Oh, this link is going straight to Bergen Kommune!!

New York City (ofcourse) is having its first annual Come Out & Play Festival September 22-24! Oh what fun!!!!

Ofcourse we already have ‘Game Days’ during the summer! But they can be soooo much more than the great stuff they’ve already got going! Infact!! They should just hire me!!! He he!!

There’s just so much play can bring to a city! And I’ve just deleted a whole lotta hippi’ish peace, love and happiness words – but you get my drift, right?! Lots of drunken violence going on? Bring the people out to play!! Things that will bring strangers together – make them laugh together! And OMG I can’t go on about this without falling into a trance of pl&h talk!!!
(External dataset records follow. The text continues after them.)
### config.mk
export PLATFORM = sky130hd
export DESIGN_NAME = shift_unit
export DESIGN_NICKNAME = d
export VERILOG_FILES = /design/src/rtl/shift_unit.sv
export SDC_FILE = /design/constraint.sdc
export NUM_CORES = 1
export LEC_CHECK = 0
export BUFFER_PORTS_ARGS = -buffer_cell sky130_fd_sc_hd__buf_2
export CAP_MARGIN = 10
export CORE_AREA = 10 10 79 81
export DETAILED_ROUTE_END_ITERATION = 12
export DIE_AREA = 0 0 89 91
export GPL_TIMING_DRIVEN = 0
export PLACE_DENSITY = 0.64
export SYNTH_ARGS = -nofsm -noshare
export SYNTH_HDL_FRONTEND = slang
export SYNTH_SLANG_ARGS = --single-unit
### constraint.sdc
create_clock -name clk -period 2.9 [get_ports clk]
set_clock_uncertainty 0.2 [all_clocks]
set_input_delay 0.29 -clock clk [delete_from_list [all_inputs] [get_ports clk]]
set_output_delay 0.29 -clock clk [all_outputs]
set_load 0.005 [all_outputs]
And why not make stupidly placed ugly buildings the center of dazzlement for one night of Tetris or anything else truely spectacular!!!! Oh you know that this just has to be done!!!

Peer Gynt


This year, we’re commemorating the 100th anniversary of the death of Henrik Ibsen (is it just me or isn’t it a bit odd celebrating a great man’s death instead of his birth, although I’m sure we do that as well?).

Lots of innovative stuff is blossoming out of the woodwork from all over the world! I’ve truely been amazed several times.

i1277 sent me (oh how I adore being a part of this ‘secret’ Infomedia blogging network) this BBC produced Peer Gynt game! I think it’s great! Short and pointless, to be sure, but a lovely homage to the music of Peer Gynt!